99 procent osób z uszkodzonym słuchem reaguje przynajmniej na bardzo głośne dźwięki. Badania dowiodły, że „słyszą” je „przez skórę”. Jak to możliwe?
Większość z nas – jeśli nie zajmujemy się zawodowo psychologią – nie wie, że istnieją ludzie, którzy mogą widzieć przedmioty przez skórę, mimo że mają całkowicie uszkodzony wzrok. Ba! Udowodniono, że nawet jeśli ktoś jest niewidomy od urodzenia, może dzięki skórze doznawać złudzeń wzrokowych! Te zjawiska psycholodzy nazwali widzeniem skórnym. Równie absurdalne wydaje się twierdzenie, że człowiek może przez skórę słyszeć dźwięki. A jednak...
„Poczuć” dźwięk
Jaki jest najstarszy zmysł? To pytanie brzmi trochę dziwnie, wygląda jednak na to, że istnieje „przodek wszystkich zmysłów”. Jest nim dotyk. Z niego prawdopodobnie u pradawnych zwierząt rozwinęły się inne zmysły – węch, smak, słuch, a być może nawet wzrok. Węch można potraktować jako odmianę dotyku.
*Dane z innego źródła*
From an optimization exercise on the open Yosys and OpenROAD flow, aimed at small area and a short achievable clock period; shortcuts taken in it are not production practice.
In this exercise RTL edits were held to simulation tests only and were not proved equivalent to the original.

// QPU_V
module QPU_V(
  input clk,reset,RDY,
  input [15:0]IR,
  input IRQ1,IRQ2,
  input [7:0] A_result,
  input A_vin,A_cin,
  input [7:0] M_Din,
  input I1,I2,I3,I4,
  output [11:0] pc_out,
  output [9:0]  W_AddrO,
  output [7:0]  W_DoutO,
  output [9:0]  M_AddrO,
  output M_WEO,M_IO,
  output A_adc_sbc,A_cout,
  output [7:0] Op1,Op2,
  output [7:0] ST,OPS,RA,RF,RSP
);
reg        s1;
reg        OPSTR;
reg        IOMode,MWE0,MWEO,LAB7;
reg [3:0]  LWx;
reg [11:0] pc;
reg [9:0]  SP,RX,RY,WAddr;
reg [7:0]  Acc,Flags;
reg [7:0]  OP1R,OP2R;
reg        F1,F2;
reg [2:0]  COP_TYPE,IR_TYPE;
reg [7:0]  WSEL;
reg [2:0]  TT;
wire [2:0] IR_CMD = IR[14:12];
wire [3:0] IR_REG = IR[11:8];
wire [3:0] IR_REGB= IR[3:0];
wire [3:0] PK_REG = (IR_REG >4'b1001)? 4'b1000:IR_REG;
wire [3:0] PK_REGB= (IR_REGB>4'b1001)? 4'b1000:IR_REGB;
wire [7:0] WD_REST;
QPU_V_alu u_alu(.tt(TT), .sh(WSEL[4]), .in(WSEL[5]), .ac(WSEL[7]), .a(OP1R), .b(OP2R), .c(Flags[0]), .acc(Acc), .y(WD_REST));
wire [7:0] WD;
QPU_V_wdsel u_wdsel(.a(A_result), .s(WSEL[3]), .rest(WD_REST), .y(WD));
wire C_NEXT = WSEL[3] ? A_cin : WSEL[4] ? OP1R[0] : Flags[0];
wire [9:0] PBASE = ~s1 ? SP : (IR_TYPE==3'b110) ? RX : (IR_TYPE==3'b111) ? RY : SP;
wire [9:0] PDIFF = PBASE - {{2{IR[7]}},IR[7:0]};
wire dec = ~s1 & ~IR[15];
wire OP_PSH_POP = (IR_TYPE[1:0]==2'b01) & ~LAB7 & COP_TYPE[2] & COP_TYPE[1];
reg [6:0]  n_OP_TYPE;
function [6:0] optype(input [2:0] cmd);
    case (cmd)
  ...
For scale: roughly 820 cells after synthesis, roughly 110 flip-flops.
export LEC_CHECK = 0
export CAP_MARGIN = 20
export CORE_MARGIN = 2
export CORE_UTILIZATION = 40
export SETUP_SLACK_MARGIN = 3.0
export SLEW_MARGIN = 20
export SYNTH_HIERARCHICAL = 1
export SYNTH_MINIMUM_KEEP_SIZE = 0
export TNS_END_PERCENT = 0
create_clock -name core_clock -period 6.0 [get_ports {clk}]
standard.sh (not shown) runs the stock make flow with config.mk's settings and CLKGATE_MAP_FILE= SYNTH_SCRIPT=/design/flow/synth_recipe.tcl, a recipe that flattens the netlist after the stock synthesis.
==> flow/flow/run.sh <==
#!/bin/bash
# Standard ORFS layout (the standard.sh, unchanged synthesis), with the
# port buffers made as sky130_fd_sc_hd__buf_1 instead of the resizer's pick,
# and a clock tree of clkbuf_8 without dummy loads.
set -euo pipefail
cd "$(dirname "$0")/.."
bash standard.sh "BUFFER_PORTS_ARGS=-buffer_cell sky130_fd_sc_hd__buf_1" \
  "CTS_ARGS=-sink_clustering_enable -repair_clock_nets -dont_use_dummy_load -buf_list sky130_fd_sc_hd__clkbuf_8 -root_buf sky130_fd_sc_hd__clkbuf_8" \
  finish > flow_make.log 2>&1
Change:
--- a/flow/design.v
+++ b/flow/design.v
@@ -32,20 +32,22 @@
 wire [3:0] IR_REGB= IR[3:0];
 wire [3:0] PK_REG = (IR_REG >4'b1001)? 4'b1000:IR_REG;
 wire [3:0] PK_REGB= (IR_REGB>4'b1001)? 4'b1000:IR_REGB;
 wire [7:0] WD_REST;
 QPU_V_alu u_alu(.tt(TT), .sh(WSEL[4]), .in(WSEL[5]), .ac(WSEL[7]), .a(OP1R), .b(OP2R), .c(Flags[0]), .acc(Acc), .y(WD_REST));
 wire [7:0] WD;
 QPU_V_wdsel u_wdsel(.a(A_result), .s(WSEL[3]), .rest(WD_REST), .y(WD));
 wire C_NEXT = WSEL[3] ? A_cin : WSEL[4] ? OP1R[0] : Flags[0];
+wire OP_PSH_POP = (IR_TYPE[1:0]==2'b01) & ~LAB7 & COP_TYPE[2] & COP_TYPE[1];
 wire [9:0] PBASE = ~s1 ? SP : (IR_TYPE==3'b110) ? RX : (IR_TYPE==3'b111) ? RY : SP;
-wire [9:0] PDIFF = PBASE - {{2{IR[7]}},IR[7:0]};
+wire       POP   = s1 & OP_PSH_POP & ~COP_TYPE[0];
+wire [7:0] POFF  = IR[7:0] | {8{POP}};
+wire [9:0] PDIFF = PBASE - {{2{POFF[7]}},POFF};
 wire dec = ~s1 & ~IR[15];
-wire OP_PSH_POP = (IR_TYPE[1:0]==2'b01) & ~LAB7 & COP_TYPE[2] & COP_TYPE[1];
 reg [6:0]  n_OP_TYPE;
 function [6:0] optype(input [2:0] cmd);
     case (cmd)
     3'b000: optype=7'b0000001;
     3'b001: optype=7'b0000010;
     3'b010: optype=7'b0000100;
     3'b011: optype=7'b0001000;
     3'b100: optype=7'b0010000;
@@ -192,17 +194,17 @@
             MWE0<=1'b0;
             MWEO<=1'b0;
         end
         if (OP_PSH_POP)
         begin
             if (COP_TYPE[0])
                 SP<=WAddr;
             else
-                SP<=SP+10'd1;
+                SP<=PDIFF;
         end
         IOMode<=1'b0;
         pc<=pc+12'd1;
     end
 end
 assign pc_out=pc;
 assign W_AddrO=WAddr;
 QPU_V_maddr u_maddr(.s1(s1), .wa(WAddr), .ra(IR[11:8]), .rb(IR[3:0]), .y(M_AddrO));
Outcome: Worst setup slack hardly moves. Routed wire length came out lower slightly. Critical path depth is higher by 1. Via count decreases slightly. Die area went down by a few percent.

==> what the ideal ports hide <==
Ports are ideal in the flow. The routed layouts listed here were re-timed in OpenROAD.
Step 1, drivers: a clkbuf_16 drives clk and a buf_2 each remaining input, both assumed.
Step 2 moves the port delays by t, midway between the first and last clock arrival at a register: inputs arrive t later, outputs are due t later. That takes back most of the time a late clock gives input paths.
Three values: ideal, step 1, step 2; two values: the first two.
run | shift t [ns] | slack for setup (ns) | clock arrival spread, ns | worst register clock-pin slew, ns | worst data-port slew with drivers (ns)
the first run | 0.426 | 2.739 / 2.688 / 2.425 | 0.030 / 0.031 | 0.11 / 0.11 | 0.07
the second run | 0.435 | 2.739 / 2.705 / 2.400 | 0.031 / 0.031 | 0.11 / 0.11 | 0.04
After both steps every run listed still meets setup and hold. For the second run, which loses most, drivers alone change the setup slack by -0.034 ns; drivers and shift together by -0.339 ns.
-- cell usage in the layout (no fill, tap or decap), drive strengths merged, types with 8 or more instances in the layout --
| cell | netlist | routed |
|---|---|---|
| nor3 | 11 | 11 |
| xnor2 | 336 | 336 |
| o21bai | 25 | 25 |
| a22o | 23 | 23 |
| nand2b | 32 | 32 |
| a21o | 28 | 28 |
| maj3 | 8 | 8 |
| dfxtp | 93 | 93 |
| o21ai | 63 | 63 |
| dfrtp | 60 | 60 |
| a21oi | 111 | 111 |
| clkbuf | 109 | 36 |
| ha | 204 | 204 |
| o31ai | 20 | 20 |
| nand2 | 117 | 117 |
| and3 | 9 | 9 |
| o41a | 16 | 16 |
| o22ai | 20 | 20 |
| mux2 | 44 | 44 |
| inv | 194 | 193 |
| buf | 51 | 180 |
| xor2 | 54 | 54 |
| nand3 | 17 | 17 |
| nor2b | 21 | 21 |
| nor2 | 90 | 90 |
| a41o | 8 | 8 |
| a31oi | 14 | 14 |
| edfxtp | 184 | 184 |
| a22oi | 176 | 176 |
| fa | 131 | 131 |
W swojej istocie odbieranie zapachów polega bowiem na tym, że cząsteczka chemiczna wpada wraz z powietrzem do jamy nosowej i tam „przykleja się” do receptora węchowego – komórki nerwowej, która reaguje wtedy, gdy zostanie pobudzona przez odpowiedni związek chemiczny.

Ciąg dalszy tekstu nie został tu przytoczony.